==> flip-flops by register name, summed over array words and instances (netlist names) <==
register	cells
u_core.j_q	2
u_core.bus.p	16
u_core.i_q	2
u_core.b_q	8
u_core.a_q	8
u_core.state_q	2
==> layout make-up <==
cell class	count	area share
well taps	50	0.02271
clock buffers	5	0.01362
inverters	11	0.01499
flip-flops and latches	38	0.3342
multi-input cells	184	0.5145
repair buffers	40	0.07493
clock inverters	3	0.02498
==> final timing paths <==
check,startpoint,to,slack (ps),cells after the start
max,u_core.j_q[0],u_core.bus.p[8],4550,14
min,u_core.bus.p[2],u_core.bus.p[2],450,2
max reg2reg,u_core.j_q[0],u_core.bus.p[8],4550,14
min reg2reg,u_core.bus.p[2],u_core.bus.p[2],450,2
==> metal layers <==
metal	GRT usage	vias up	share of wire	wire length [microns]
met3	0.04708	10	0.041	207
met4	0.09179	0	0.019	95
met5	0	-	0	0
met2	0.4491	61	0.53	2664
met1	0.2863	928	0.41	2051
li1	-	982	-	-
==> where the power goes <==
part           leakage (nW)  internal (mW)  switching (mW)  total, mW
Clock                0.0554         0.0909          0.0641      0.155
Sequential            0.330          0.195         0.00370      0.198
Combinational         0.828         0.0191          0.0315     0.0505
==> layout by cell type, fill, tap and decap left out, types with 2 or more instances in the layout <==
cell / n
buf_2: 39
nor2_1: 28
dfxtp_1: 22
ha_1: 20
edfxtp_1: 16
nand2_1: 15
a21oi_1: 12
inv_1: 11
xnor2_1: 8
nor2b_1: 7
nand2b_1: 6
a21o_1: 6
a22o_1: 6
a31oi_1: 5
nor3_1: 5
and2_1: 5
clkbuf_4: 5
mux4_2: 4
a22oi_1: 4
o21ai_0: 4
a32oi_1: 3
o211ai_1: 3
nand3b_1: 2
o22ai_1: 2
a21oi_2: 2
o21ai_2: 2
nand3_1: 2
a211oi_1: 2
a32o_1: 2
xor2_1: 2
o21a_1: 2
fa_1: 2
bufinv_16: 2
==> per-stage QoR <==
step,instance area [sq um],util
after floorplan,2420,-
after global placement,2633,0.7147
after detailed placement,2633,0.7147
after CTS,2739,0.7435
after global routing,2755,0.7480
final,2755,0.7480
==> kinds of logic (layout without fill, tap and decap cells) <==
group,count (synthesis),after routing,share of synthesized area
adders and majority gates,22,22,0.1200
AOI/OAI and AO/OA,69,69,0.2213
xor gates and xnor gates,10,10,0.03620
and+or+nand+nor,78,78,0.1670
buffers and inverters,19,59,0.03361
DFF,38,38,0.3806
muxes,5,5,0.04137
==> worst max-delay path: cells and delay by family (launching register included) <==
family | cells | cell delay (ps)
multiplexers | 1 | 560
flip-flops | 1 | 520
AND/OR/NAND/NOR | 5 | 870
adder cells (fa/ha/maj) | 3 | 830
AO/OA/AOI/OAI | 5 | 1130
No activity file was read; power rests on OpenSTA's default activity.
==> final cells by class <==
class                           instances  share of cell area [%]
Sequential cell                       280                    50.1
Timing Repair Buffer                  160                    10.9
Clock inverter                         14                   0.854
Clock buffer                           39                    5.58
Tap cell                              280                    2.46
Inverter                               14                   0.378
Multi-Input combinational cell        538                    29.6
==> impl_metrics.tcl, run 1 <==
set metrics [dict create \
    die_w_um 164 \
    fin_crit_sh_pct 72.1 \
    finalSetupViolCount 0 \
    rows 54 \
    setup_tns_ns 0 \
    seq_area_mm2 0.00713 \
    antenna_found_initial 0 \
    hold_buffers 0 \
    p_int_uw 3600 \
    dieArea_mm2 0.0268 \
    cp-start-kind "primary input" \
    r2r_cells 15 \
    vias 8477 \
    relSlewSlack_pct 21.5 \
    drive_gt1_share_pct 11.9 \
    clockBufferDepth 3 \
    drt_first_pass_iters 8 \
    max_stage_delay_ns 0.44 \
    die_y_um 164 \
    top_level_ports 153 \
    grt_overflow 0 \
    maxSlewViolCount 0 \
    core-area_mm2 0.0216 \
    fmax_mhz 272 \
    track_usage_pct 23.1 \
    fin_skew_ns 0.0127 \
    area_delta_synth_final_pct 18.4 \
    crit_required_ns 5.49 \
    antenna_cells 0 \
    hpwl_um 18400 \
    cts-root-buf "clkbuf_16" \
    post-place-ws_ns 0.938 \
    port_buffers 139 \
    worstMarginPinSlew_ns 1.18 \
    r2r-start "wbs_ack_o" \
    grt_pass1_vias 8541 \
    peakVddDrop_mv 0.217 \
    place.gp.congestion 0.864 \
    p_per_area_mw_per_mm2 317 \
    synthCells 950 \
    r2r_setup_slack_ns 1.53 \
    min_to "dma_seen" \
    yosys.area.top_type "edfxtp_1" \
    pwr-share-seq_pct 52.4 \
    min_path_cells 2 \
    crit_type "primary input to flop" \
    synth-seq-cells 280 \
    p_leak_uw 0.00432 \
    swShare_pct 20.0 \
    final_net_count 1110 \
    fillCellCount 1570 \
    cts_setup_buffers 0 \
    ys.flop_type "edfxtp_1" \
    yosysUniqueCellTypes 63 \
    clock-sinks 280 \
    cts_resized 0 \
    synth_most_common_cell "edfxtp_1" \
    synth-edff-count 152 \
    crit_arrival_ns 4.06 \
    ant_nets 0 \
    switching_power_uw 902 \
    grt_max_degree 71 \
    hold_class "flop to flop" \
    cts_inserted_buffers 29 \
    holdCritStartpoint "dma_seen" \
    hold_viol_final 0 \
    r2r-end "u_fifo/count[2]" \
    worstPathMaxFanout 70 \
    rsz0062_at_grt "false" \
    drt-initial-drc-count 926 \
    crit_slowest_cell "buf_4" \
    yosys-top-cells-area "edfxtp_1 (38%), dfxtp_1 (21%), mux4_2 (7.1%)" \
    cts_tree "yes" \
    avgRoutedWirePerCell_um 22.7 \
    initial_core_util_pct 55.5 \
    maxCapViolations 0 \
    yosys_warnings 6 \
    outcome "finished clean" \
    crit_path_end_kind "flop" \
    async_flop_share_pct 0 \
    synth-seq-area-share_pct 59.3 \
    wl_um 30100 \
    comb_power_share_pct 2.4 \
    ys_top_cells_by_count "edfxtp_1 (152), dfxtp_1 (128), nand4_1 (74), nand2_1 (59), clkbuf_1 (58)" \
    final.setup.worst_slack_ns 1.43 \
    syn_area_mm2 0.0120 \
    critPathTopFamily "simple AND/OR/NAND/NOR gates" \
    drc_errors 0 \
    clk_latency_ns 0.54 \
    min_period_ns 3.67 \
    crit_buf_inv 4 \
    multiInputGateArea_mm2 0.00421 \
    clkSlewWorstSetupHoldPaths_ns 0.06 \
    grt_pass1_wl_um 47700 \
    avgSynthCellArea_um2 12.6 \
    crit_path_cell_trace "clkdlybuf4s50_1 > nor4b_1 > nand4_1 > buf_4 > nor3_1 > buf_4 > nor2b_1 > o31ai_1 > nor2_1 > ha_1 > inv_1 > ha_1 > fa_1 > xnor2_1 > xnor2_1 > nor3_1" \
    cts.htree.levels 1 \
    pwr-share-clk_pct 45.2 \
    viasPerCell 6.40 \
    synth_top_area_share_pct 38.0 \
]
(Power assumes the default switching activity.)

· · · · ·

▶ **Exercise**
Copy the lines above exactly, beginning at the line that has "r2r_setup_slack_ns 1.53 \" and stopping after the line that has "cts.htree.levels 1 \", and omit the rest.

▶ **Response to the task**
    r2r_setup_slack_ns 1.53 \
    min_to "dma_seen" \
    yosys.area.top_type "edfxtp_1" \
    pwr-share-seq_pct 52.4 \
    min_path_cells 2 \
    crit_type "primary input to flop" \
    synth-seq-cells 280 \
    p_leak_uw 0.00432 \
    swShare_pct 20.0 \
    final_net_count 1110 \
    fillCellCount 1570 \
    cts_setup_buffers 0 \
    ys.flop_type "edfxtp_1" \
    yosysUniqueCellTypes 63 \
    clock-sinks 280 \
    cts_resized 0 \
    synth_most_common_cell "edfxtp_1" \
    synth-edff-count 152 \
    crit_arrival_ns 4.06 \
    ant_nets 0 \
    switching_power_uw 902 \
    grt_max_degree 71 \
    hold_class "flop to flop" \
    cts_inserted_buffers 29 \
    holdCritStartpoint "dma_seen" \
    hold_viol_final 0 \
    r2r-end "u_fifo/count[2]" \
    worstPathMaxFanout 70 \
    rsz0062_at_grt "false" \
    drt-initial-drc-count 926 \
    crit_slowest_cell "buf_4" \
    yosys-top-cells-area "edfxtp_1 (38%), dfxtp_1 (21%), mux4_2 (7.1%)" \
    cts_tree "yes" \
    avgRoutedWirePerCell_um 22.7 \
    initial_core_util_pct 55.5 \
    maxCapViolations 0 \
    yosys_warnings 6 \
    outcome "finished clean" \
    crit_path_end_kind "flop" \
    async_flop_share_pct 0 \
    synth-seq-area-share_pct 59.3 \
    wl_um 30100 \
    comb_power_share_pct 2.4 \
    ys_top_cells_by_count "edfxtp_1 (152), dfxtp_1 (128), nand4_1 (74), nand2_1 (59), clkbuf_1 (58)" \
    final.setup.worst_slack_ns 1.43 \
    syn_area_mm2 0.0120 \
    critPathTopFamily "simple AND/OR/NAND/NOR gates" \
    drc_errors 0 \
    clk_latency_ns 0.54 \
    min_period_ns 3.67 \
    crit_buf_inv 4 \
    multiInputGateArea_mm2 0.00421 \
    clkSlewWorstSetupHoldPaths_ns 0.06 \
    grt_pass1_wl_um 47700 \
    avgSynthCellArea_um2 12.6 \
    crit_path_cell_trace "clkdlybuf4s50_1 > nor4b_1 > nand4_1 > buf_4 > nor3_1 > buf_4 > nor2b_1 > o31ai_1 > nor2_1 > ha_1 > inv_1 > ha_1 > fa_1 > xnor2_1 > xnor2_1 > nor3_1" \
    cts.htree.levels 1 \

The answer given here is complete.